Match the string "constraint" against each line below, and copy every line that matches.

(Stored data)

┌────────

`src/rtl/note_sequencer.sv`:
```
// rtl/note_sequencer.sv - song ROM walker that drives a wave generator note by note
//
// Purpose: reads 32 song entries ({note code, beats}) from a registered ROM,
// plays each note for beats*BEAT_CYCLES clocks followed by GAP_CYCLES of silence.
// Optional build macro: NOTE_SEQ_LOOP_EN (restart from entry 0 instead of stopping).
//
// Ports:
//   clock      in   1   rising-edge clock
//   reset      in   1   synchronous, active-low reset
//   start      in   1   begin playback from entry 0 (IDLE only)
//   stop       in   1   abort playback
//   song_addr  out  5   song ROM address
//   song_data  in   8   ROM data, [7:4] note code, [3:0] beats, one cycle latency
//   play_note  out  1   note-active strobe
//   hz         out 32   wave period in clocks for the current note (0 for rests)
//   duration   out  4   beat count of the current entry
//   busy       out  1   high whenever not IDLE
//   song_done  out  1   one-cycle pulse on normal completion of a pass
module note_sequencer #(
  parameter int BEAT_CYCLES = 12500000,
  parameter int GAP_CYCLES  = 1250000
) (
  input  logic        clock,
  input  logic        reset,
  input  logic        start,
  input  logic        stop,
  output logic [4:0]  song_addr,
  input  logic [7:0]  song_data,
  output logic        play_note,
  output logic [31:0] hz,
  output logic [3:0]  duration,
  output logic        busy,
  output logic        song_done
);

  localparam logic [2:0] IDLE  = 3'd0;
  localparam logic [2:0] FETCH = 3'd1;
  localparam logic [2:0] WAIT  = 3'd2;
  localparam logic [2:0] PLAY  = 3'd3;
  localparam logic [2:0] GAP   = 3'd4;
  localparam logic [2:0] DONE  = 3'd5;

  localparam logic [31:0] BEAT_LAST = 32'(BEAT_CYCLES - 1);
  localparam logic [31:0] GAP_LAST  = 32'(GAP_CYCLES - 1);

`ifdef NOTE_SEQ_LOOP_EN
  localparam bit LOOP_EN = 1'b1;
`else
  localparam bit LOOP_EN = 1'b0;
`endif

  logic [2:0]  state;
  logic [31:0] cycle_cnt;   // clocks within the current beat, reused for the gap
  logic [3:0]  beat_cnt;    // completed beats of the current note
  logic [31:0] note_hz;

  // Codes 1-12 map to C4..B4; everything else is a rest.
  always_comb begin
    note_hz = 32'd0;
    case (song_data[7:4])
      4'd1:    note_hz = 32'd191113;
      4'd2:    note_hz = 32'd180388;
      4'd3:    note_hz = 32'd170265;
      4'd4:    note_hz = 32'd160705;
      4'd5:    note_hz = 32'd151685;
      4'd6:    note_hz = 32'd143172;
      4'd7:    note_hz = 32'd135139;
      4'd8:    note_hz = 32'd127551;
      4'd9:    note_hz = 32'd120395;
      4'd10:   note_hz = 32'd113636;
      4'd11:   note_hz = 32'd107259;
      4'd12:   note_hz = 32'd101239;
      default: note_hz = 32'd0;
    endcase
  end

  assign busy = (state != IDLE);

  always_ff @(posedge clock) begin
    if (!reset) begin
      state     <= IDLE;
      song_addr <= 5'd0;
      play_note <= 1'b0;
      hz        <= 32'd0;
      duration  <= 4'd0;
      song_done <= 1'b0;
      cycle_cnt <= 32'd0;
      beat_cnt  <= 4'd0;
    end else if (stop && state != IDLE) begin
      // Abort: hz/duration deliberately keep the last note's values.
      state     <= IDLE;
      song_addr <= 5'd0;
      play_note <= 1'b0;
      song_done <= 1'b0;
      cycle_cnt <= 32'd0;
      beat_cnt  <= 4'd0;
    end else begin
      song_done <= 1'b0;
      case (state)
        IDLE: begin
          if (start && !stop) begin
            song_addr <= 5'd0;
            state     <= FETCH;
          end
        end
        // ROM registers the address during FETCH; data is valid in WAIT.
        FETCH: state <= WAIT;
        WAIT: begin
          if (song_data[3:0] == 4'd0) begin
            song_done <= 1'b1;
            if (LOOP_EN) begin
              song_addr <= 5'd0;
              state     <= FETCH;
            end else begin
              state <= DONE;
            end
          end else begin
            duration  <= song_data[3:0];
            hz        <= note_hz;
            play_note <= (note_hz != 32'd0);
            cycle_cnt <= 32'd0;
            beat_cnt  <= 4'd0;
            state     <= PLAY;
          end
        end
        PLAY: begin
          if (cycle_cnt == BEAT_LAST) begin
            cycle_cnt <= 32'd0;
            if (beat_cnt == duration - 4'd1) begin
              beat_cnt  <= 4'd0;
              play_note <= 1'b0;
              state     <= GAP;
            end else begin
              beat_cnt <= beat_cnt + 4'd1;
            end
          end else begin
            cycle_cnt <= cycle_cnt + 32'd1;
          end
        end
        GAP: begin
          if (cycle_cnt == GAP_LAST) begin
            cycle_cnt <= 32'd0;
            if (song_addr == 5'd31) begin
              song_done <= 1'b1;
              if (LOOP_EN) begin
                song_addr <= 5'd0;
                state     <= FETCH;
              end else begin
                state <= DONE;
              end
            end else begin
              song_addr <= song_addr + 5'd1;
              state     <= FETCH;
            end
          end else begin
            cycle_cnt <= cycle_cnt + 32'd1;
          end
        end
        DONE: begin
          song_addr <= 5'd0;
          state     <= IDLE;
        end
        default: state <= IDLE;
      endcase
    end
  end

endmodule

```
`config.mk`:
```
export PLATFORM = sky130hd
export DESIGN_NAME = note_sequencer
export DESIGN_NICKNAME = d
export VERILOG_FILES = /design/src/rtl/note_sequencer.sv
export SDC_FILE = /design/constraint.sdc
export NUM_CORES = 1
export LEC_CHECK = 0
export BUFFER_PORTS_ARGS = -buffer_cell sky130_fd_sc_hd__buf_2
export CORE_MARGIN = 4
export CORE_UTILIZATION = 31
export CTS_BUF_LIST = sky130_fd_sc_hd__clkbuf_8
export CTS_CLUSTER_DIAMETER = 30
export DETAILED_ROUTE_END_ITERATION = 10
export PLACE_DENSITY = 0.45
export REMOVE_ABC_BUFFERS = 1
export SLEW_MARGIN = 20
export SYNTH_ARGS = -nofsm -noshare
export SYNTH_HDL_FRONTEND = slang
export SYNTH_SLANG_ARGS = --single-unit
export TNS_END_PERCENT = 20
```
`constraint.sdc`:
```
create_clock -name clock -period 4.8 [get_ports clock]
set_input_delay 0.96 -clock clock [delete_from_list [all_inputs] [get_ports clock]]
set_output_delay 0.96 -clock clock [all_outputs]
set_load 0.005 [all_outputs]
```
# After elaboration in Yosys (flattened, before gate mapping)
# Memories as Yosys holds them, arrays and structs flattened.
# Index checks and enable logic that the tools add are counted.
[classes]
n_addsub = 4
eq_ne = 15
mux = 27
n_bitwise = 3
reduce_logical = 17
[ops]
columns = ["op", "n"]
rows = [
  ["$mux 32", 3],
  ["$pmux 32 s3", 1],
  ["$add 32x1->32 const B", 1],
  ["$eq 32x21->1 const B", 1],
  ["$eq 32x24->1 const B", 1],
  ["$reduce_bool 32->1", 1],
  ["$mux 3", 6],
  ["$mux 5", 3],
  ["$pmux 3 s5", 1],
  ["$pmux 5 s3", 1],
  ["$mux 4", 3],
  ["$ne 2x2->1 const B", 6],
  ["$reduce_and 4->1", 3],
  ["$reduce_bool 3->1", 3],
  ["$pmux 4 s2", 1],
  ["$eq 3x2->1 const B", 2],
  ["$eq 3x3->1 const B", 2],
  ["$mux 1", 6],
  ["$reduce_and 3->1", 2],
  ["$add 5x1->5 const B", 1],
  ["$eq 5x5->1 const B", 1],
  ["$add 4x1->4 const B", 1],
  ["$eq 4x4->1", 1],
  ["$logic_not 4->1", 1],
  ["10 further kinds", 14],
]
[word_totals]
regBits = 82
rom_bits = 288
in_bits = 12
word_cells = 75
n_memories = 1
[memory_table]
columns = ["name", "words", "word_bits", "rd", "rd_clocked_by_memory_dff", "wr", "line_no", "source"]
rows = [
  ["(no name shown)", 16, 18, 1, 0, 0, "60", "case (song_data[7:4])"],
]

# Logic depth before layout (Yosys ltp)
# Gate-level depths: netlist of run 1.
[depth]
depth_word = 5
mapped_depth = 9
depth_no_buf = 9

# Worst setup path after synthesis of run 1
# Ideal clock, no wire load.
[synth_timing]
kind = "input to register"
startpoint = "input port song_data[0]"
endpoint = "register cycle_cnt[17]"
setup_ns = 0.117
t_arrival_ns = 2.498
slack_ns = 2.185
cell_stages = 6
path_buffers = 0
cell_sequence = "nor4_1 o211ai_1 and3_1 nand4_1 xor2_1 nor2_1"
[synth_via]
elab_chain_len = 3
[synth_rtl]
columns = ["item", "line_no", "source"]
rows = [
  ["start, declared", "28", "input logic [7:0] song_data,"],
  ["$logic_not 4->1", "109", "if (song_data[3:0] == 4'd0) begin"],
  ["$ne 2x2->1 (no source line)", "--", ""],
  ["$reduce_and 2->1 (no source line)", "--", ""],
  ["end signal, assigned", "137", "cycle_cnt <= cycle_cnt + 32'd1;"],
  ["end signal, assigned", "156", "cycle_cnt <= cycle_cnt + 32'd1;"],
  ["end, declared", "53", "logic [31:0] cycle_cnt;"],
]
# Every way passes these cells.
# A chain may end at the register's enable or synchronous reset.

# Final worst setup path of run 1
[layout_timing]
startpoint = "register cycle_cnt[0]"
endpoint = "register cycle_cnt[30]"
[layout_via]
elab_chain_len = 3
elab_cells_between_ends = 6
classes_between = "add/sub: 1; eq/ne: 2; mux: 3"
[layout_rtl]
columns = ["item", "line_no", "source"]
rows = [
  ["$add 32x1->32, or another cell as far along", "137, 156", ""],
  ["$mux 32, on equally long branches", "141, 127", ""],
  ["$pmux 32 s3 (*)", "99", "case (state)"],
]
# Every way passes the cells marked *; elsewhere a longest branch is shown, timed or not.

==> results of run 1 <==
## power groups by stage
stage	Clock, mW	Combinational [mW]	Sequential (mW)
2_1_floorplan	0	0.0732	0.591
6_report	0.407	0.119	0.579
4_1_cts	0.428	0.121	0.579
3_5_place_dp	0	0.120	0.592
3_3_place_gp	0	0.121	0.592
5_1_grt	0.449	0.136	0.581
## layer usage
| layer | share of wire [%] | wire length (um) | global-route usage (%) |
|---|---|---|---|
| met1 | 48 | 4650 | 18.3 |
| met2 | 47 | 4520 | 21.4 |
| met3 | 4.2 | 404 | 2.88 |
| met4 | 1.2 | 119 | 5.88 |
| met5 | 0 | 0 | 0 |
## worst min-delay path, cell delays in order (launching register included)
cell      delay (ns)
dfxtp_1         0.31
nand2_1         0.05
a21boi_0        0.06
## cells in the final DEF, fill, tap and decap left out, types with 3 or more instances in the layout
master	synthesis	layout
dfxtp_1	68	68
nor2_1	61	61
nand2_1	50	50
buf_2	5	41
a21oi_1	26	26
nand3_1	21	21
o21ai_0	19	19
inv_1	14	18
nand4_1	17	17
nor3_1	16	16
xor2_1	15	15
ha_1	15	15
conb_1	1	14
a21boi_0	13	13
xnor2_1	12	12
nor2b_1	11	11
o211a_1	10	10
clkbuf_8	0	10
nor4_1	9	9
mux2i_1	7	7
o211ai_1	6	6
or3_1	5	5
and3_1	5	5
nand2b_1	5	5
and2_1	5	5
nand3b_1	3	3
and4b_1	3	3
nor4b_1	3	3
and4_1	3	3
o22ai_1	3	3
a22oi_1	3	3
buf_4	14	3
## cells by family after synthesis
logic type,count (synthesis)
mux,7
simple gates,229
flops,68
fa+ha+maj,15
other cells,1
buf+inv,54
xor+xnor,28
compound gates,99
## synthesized netlist by cell type (5+ instances only)
| cell | instances |
|---|---|
| dfxtp_1 | 68 |
| nor2_1 | 61 |
| nand2_1 | 50 |
| a21oi_1 | 26 |
| nand3_1 | 21 |
| o21ai_0 | 19 |
| clkbuf_1 | 17 |
| nand4_1 | 17 |
| nor3_1 | 16 |
| ha_1 | 15 |
| xor2_1 | 15 |
| buf_4 | 14 |
| inv_1 | 14 |
| a21boi_0 | 13 |
| xnor2_1 | 12 |
| nor2b_1 | 11 |
| o211a_1 | 10 |
| nor4_1 | 9 |
| mux2i_1 | 7 |
| o211ai_1 | 6 |
| and2_1 | 5 |
| and3_1 | 5 |
| buf_2 | 5 |
| nand2b_1 | 5 |
| or3_1 | 5 |
## through the flow
stage	area [sq um]	std cells	util [%]	setup WS [ns]	hold slack [ns]
2_1_floorplan	3840	475	-	2.02	0.457
3_3_place_gp	4300	691	34.0	1.88	0.452
3_5_place_dp	4300	691	34.0	1.90	0.454
4_1_cts	4460	707	35.3	1.89	0.465
5_1_grt	4460	707	35.3	1.72	0.495
6_report	4460	707	35.3	1.96	0.461
## cell type report
class                           instances  share of cell area [%]
Timing Repair Buffer                   44                    5.11
Sequential cell                        68                    30.5
Clock inverter                          6                   0.561
Inverter                               15                    1.26
Tap cell                              172                    4.83
Multi-Input combinational cell        392                    54.6
Clock buffer                           10                    3.09
## state kept, by name, summed over array words and instances, names as in the netlist
signal	cells
beat_cnt	4
state	3
play_note	1
song_done	1
song_addr	5
hz	18
cycle_cnt	32
duration	4
## how the worst max path moves through the flow
stage               cells after the start         start  slack (ns)       endpoint
finish                                  8  cycle_cnt[0]        1.96  cycle_cnt[30]
global route                            8  cycle_cnt[0]        1.72  cycle_cnt[28]
CTS                                     8  cycle_cnt[0]        1.89   cycle_cnt[7]
detailed placement                     10  song_data[5]        1.90      play_note
global placement                        8  cycle_cnt[0]        1.88  cycle_cnt[10]
floorplan                               3          stop        2.02         hz[14]
==> metrics.txt, run 1 <==
Int Power=0.805 mW; Port-buffer cells=41; cts bufs inserted=9; mux cell area share after synthesis=1.75%; sequential share of the synthesized area=34.1%; Reg2Reg Depth=8; hold endpoint=hz[11]; vias in the first global route=3284; initial antenna violation count=0; Worst VDD drop=0.0000751 V; crit end category=flip-flop; worst path cell trace=ha_1, and3_1, nand4_2, nor4_4, o21ai_1, buf_4, o21ai_2, nor2_1; Max Clk Rate=353 MHz; # clock sinks=68; CP delay by family, top=simple AND/OR/NAND/NOR gates; Hold-fix buffers, CTS=0; area of the multi-input gates=0.00243 sq mm; Area contributors post-synth=dfxtp_1, nor2_1, ha_1, nand2_1, xor2_1; R2R Path End=cycle_cnt[30]; Vias per Instance=4.92; share of async-settable or async-resettable flops after synthesis=0%; flop and latch count out of synthesis=68; CP max stage cell=o21ai_2; Crit path largest cell delay=0.72 ns; Worst-path clk slew=0.07 ns; DIE WIDTH=122 um; CP Class=flip-flop to flip-flop; Antenna Nets Post-Route=0; H-tree Lvls=3; Post-CTS Setup Inserts=0; Clock Skews=0.0102 ns; Crit path arrival time=3.04 ns; largest family of logic cells by synthesized area=simple AND/OR/NAND/NOR gates; Routed wire per std cell=13.7 um; Mapped Cells=501; NetSw=0.300 mW; row count=41; CP Launch Type=flip-flop; Tot Pwr=1.11 mW; Period minus WS final=2.84 ns; CP bufs+invs=1; yosys warns=0; sequential fraction of design power=52.4%; Synth Cell Area=0.00400 sq mm; clk buf depth=2; Placer Congestion=0.802; Die Ht=122 um; first-pass GRT wire length=16300 um; area leader, netlist=dfxtp_1; xor/xnor cell area share of the yosys netlist=6.48%; WL final=9690 um; GRT Overall Usage=13.7%; fraction of layout cells with a size suffix above 1=12.0%; hpwl dp=7040 um; Max FO, Critical Path=22; setup_tns=0 ns; WP data required=5.00 ns; Clock power frac=36.8%; io pins=56; Slew Limit Fails=0; post-synthesis area per instance=7.98 sq um; total number of vias=3481; grt ovf=0; Clock Latency Late Sink=0.35 ns; pin count of the biggest net entering global routing=29; core box area=0.0126 sq mm; Final nets=557; post_cts resized=0; max-cap violations=0; RSZ-0062 raised after global routing=false; worst hold path type=flip-flop to flip-flop; Net Sw Frac=27.2%; Initial DRC Count=176; Synth Area in Compound Gates=16.5%; period utilization=59.1%; Relative slew margins=38.5%; P_leak=1.79 nW; first-pass detailed-route iteration total=5; Initial Util=31.7%; pwr/cell area=248 mW/mm^2; area added between synthesis and finish=11.5%; EDFF count, synth=0; register-to-register setup slack=1.96 ns; Top FF cell, synth=dfxtp_1; top cell type's share of synthesized area=34.1%; final hold vios=0; DIE AREA=0.0148 sq mm; root buffer cell=clkbuf_8; Synth cell types=60; Logic pwr share=10.8%; status=completed; Reg-to-Reg Start=cycle_cnt[0]; Register Area=0.00136 sq mm; Post-route DRC=0; Antenna diodes=0; Worst-Margin Slew=0.922 ns; Synth Area in Simple Gates=29.9%; Synth Area in Adders=4.69%; # setup viols final=0; CTS tree=built; Worst Hold Launch=hz[11]; hold depth=2; Fill cells=1361
No activity file was read; power rests on OpenSTA's default activity.
==> run 2, diff against run 1 <==
--- a/config.mk
+++ b/config.mk
@@ -5,13 +5,14 @@
 export SDC_FILE = /design/constraint.sdc
 export NUM_CORES = 1
 export LEC_CHECK = 0
+export ABC_AREA = 1
 export BUFFER_PORTS_ARGS = -buffer_cell sky130_fd_sc_hd__buf_2
 export CORE_MARGIN = 4
 export CORE_UTILIZATION = 31
 export CTS_BUF_LIST = sky130_fd_sc_hd__clkbuf_8
 export CTS_CLUSTER_DIAMETER = 30
 export DETAILED_ROUTE_END_ITERATION = 10
-export PLACE_DENSITY = 0.45
+export PLACE_DENSITY = 0.47
 export REMOVE_ABC_BUFFERS = 1
 export SLEW_MARGIN = 20
 export SYNTH_ARGS = -nofsm -noshare
==> constraint.sdc (replaced) <==
create_clock -name clock -period 2.4 [get_ports clock]
set_input_delay 0.48 -clock clock [delete_from_list [all_inputs] [get_ports clock]]
set_output_delay 0.48 -clock clock [all_outputs]
set_load 0.005 [all_outputs]
==> metrics.txt, run 2 <==
status=completed; top-count cell post-synth=nand2_1; Vias per Instance=4.79 (-2.8%); Fill cells=1561 (+15%); pre-CTS setup slack=0.313 ns (-1.59 ns); WP data required=2.65 ns (-2.35 ns); Worst VDD drop=0.000577 V (+670%); pin count of the biggest net entering global routing=30 (+3.4%); first-pass GRT wire length=21400 um (+32%); Synth cell types=35 (-42%); period utilization=79.8% (+21 points); Period minus WS final=1.92 ns (-0.920 ns); clk buf depth=2 (unchanged); Relative slew margins=61.7% (+23 points); Top FF cell, synth=dfxtp_1; Area contributors post-synth=dfxtp_1, nand2_1, nor2_1, inv_1, nand3_1; DIE WIDTH=129 um (+6.2%); share of async-settable or async-resettable flops after synthesis=0% (unchanged); largest register by flop count=cycle_cnt; core box area=0.0141 sq mm (+12%); Top Metal Used=met4; Antenna Nets Post-Route=0 (unchanged); Crit path arrival time=2.17 ns (-0.87 ns); # clock sinks=68 (unchanged); pwr/cell area=780 mW/mm^2 (+210%); Hold-fix buffers, CTS=0 (unchanged); CP Launch Type=flip-flop; DR WL met3=694 um (+72%); Initial Util=32.2% (+0.57 points); Synth top cells by count=nand2_1, nor2_1, inv_1; worst hold path type=input pin to flip-flop; grt ovf=0 (unchanged); Max Clk Rate=522 MHz (+48%); hold_ws=0.360 ns (-0.101 ns); Worst-path clk slew=0.08 ns (about the same); CTS tree=built; WL final=12900 um (+33%); post_cts resized=0 (unchanged); area added between synthesis and finish=11.9%; fin cells=956 (+35%); EDFF count, synth=0 (unchanged); Post-CTS Setup Inserts=0 (unchanged); P_leak=2.31 nW (+29%); root buffer cell=clkbuf_8; post-synthesis area per instance=6.19 sq um (-22%); setup_tns=0 ns (unchanged); initial antenna violation count=0 (unchanged); most frequent cells in the layout=nand2_1, nor2_1, inv_1; Layout Utilization=36.1% (+0.77 points); Synth Cell Area=0.00455 sq mm (+14%); flop and latch count out of synthesis=68 (unchanged); GRT Overall Usage=16.1% (+2.4 points); row count=43 (+4.9%); RSZ-0062 raised after global routing=false; Die Ht=129 um (+6.2%); Port-buffer cells=41 (unchanged); DIE AREA=0.0167 sq mm (+13%); Mapped Cells=734 (+47%); DRT met1 WL=6340 um (+36%); Clock Latency Late Sink=0.37 ns (+0.02 ns); most common cell after layout, fill and taps aside=nand2_1; Routed wire per std cell=13.5 um (-1.6%); Initial DRC Count=314 (+78%); yosys warns=0 (unchanged); first-pass detailed-route iteration total=5 (unchanged); Placer Congestion=0.898 (+12%); metal2 WL=5600 um (+24%); Post-route DRC=0 (unchanged); max-cap violations=0 (unchanged); Largest register FFs=32 (unchanged); Max FO, Critical Path=13 (-41%); vias in the first global route=4230 (+29%); CP Class=flip-flop to flip-flop; H-tree Lvls=3 (unchanged); Clock Skews=0.0141 ns (+0.00389 ns); # setup viols final=0 (unchanged); Final nets=798 (+43%); top cell type's share of synthesized area=29.9% (-4.1 points); Antenna diodes=0 (unchanged); cts bufs inserted=9 (unchanged); io pins=56 (unchanged); area leader, netlist=dfxtp_1; Worst-Margin Slew=0.573 ns (-0.349 ns); placed cells=940 (+36%); crit end category=flip-flop; worst setup margin=0.484 ns (-1.48 ns); sequential share of the synthesized area=29.9% (-4.1 points); hpwl dp=9820 um (+40%); biggest regs=cycle_cnt: 32 flops, hz: 18 flops, song_addr: 5 flops; total number of vias=4576 (+31%); fraction of layout cells with a size suffix above 1=11.6% (-0.36 points); final hold vios=0 (unchanged); Slew Limit Fails=0 (unchanged)
==> run 2: changes by cell type after synthesis, sizes merged, moves of 8 or more <==
cell,previous run,this run
o21ai,21,41
nor2,61,131
nor2b,11,0
nor4,12,3
a21boi,13,0
o211a,10,0
inv,15,92
xnor2,12,1
nand3,21,53
clkbuf,18,4
nand2,50,209
nor3,16,8
==> run 2: through the flow <==
stage	total power, mW	cell area [sq um]
2_1_floorplan	2.26	4370
3_3_place_gp	2.76	4830
3_5_place_dp	2.77	4830
4_1_cts	4.02	5090
5_1_grt	4.26	5090
6_report	3.97	5090
==> run 2: path summary, 6_finish.rpt <==
| kind | endpoint | slack (ns) | startpoint | cells past startpoint |
|---|---|---|---|---|
| worst max-delay path | cycle_cnt[10] | 0.48 | cycle_cnt[0] | 10 |
| worst min-delay path | duration[3] | 0.36 | song_data[3] | 3 |
| worst max register to register | cycle_cnt[10] | 0.48 | cycle_cnt[0] | 10 |
| worst min register to register | hz[10] | 0.47 | hz[10] | 2 |
==> run 2: cell families after synthesis <==
logic type                 count (synthesis)  share of synthesized area (%)
AOI/OAI and AO/OA                         92                           11.0
buffers and inverters                    125                           12.6
xor gates and xnor gates                  15                           2.89
DFF                                       68                           29.9
and+or+nand+nor                          418                           39.3
adders and majority gates                 15                           4.13
other                                      1                         0.0825
==> run 2: layout make-up <==
| class | instances | area, sq um | area share (%) |
|---|---|---|---|
| clock buffers | 11 | 151 | 2.98 |
| repair buffers | 45 | 235 | 4.62 |
| inverters | 93 | 349 | 6.86 |
| well taps | 180 | 225 | 4.43 |
| clock inverters | 5 | 106 | 2.09 |
| multi-input cells | 554 | 2660 | 52.3 |
| flip-flops and latches | 68 | 1360 | 26.8 |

└────────

RESPONSE TO THIS EXERCISE
export SDC_FILE = /design/constraint.sdc
`constraint.sdc`:
 export SDC_FILE = /design/constraint.sdc
==> constraint.sdc (replaced) <==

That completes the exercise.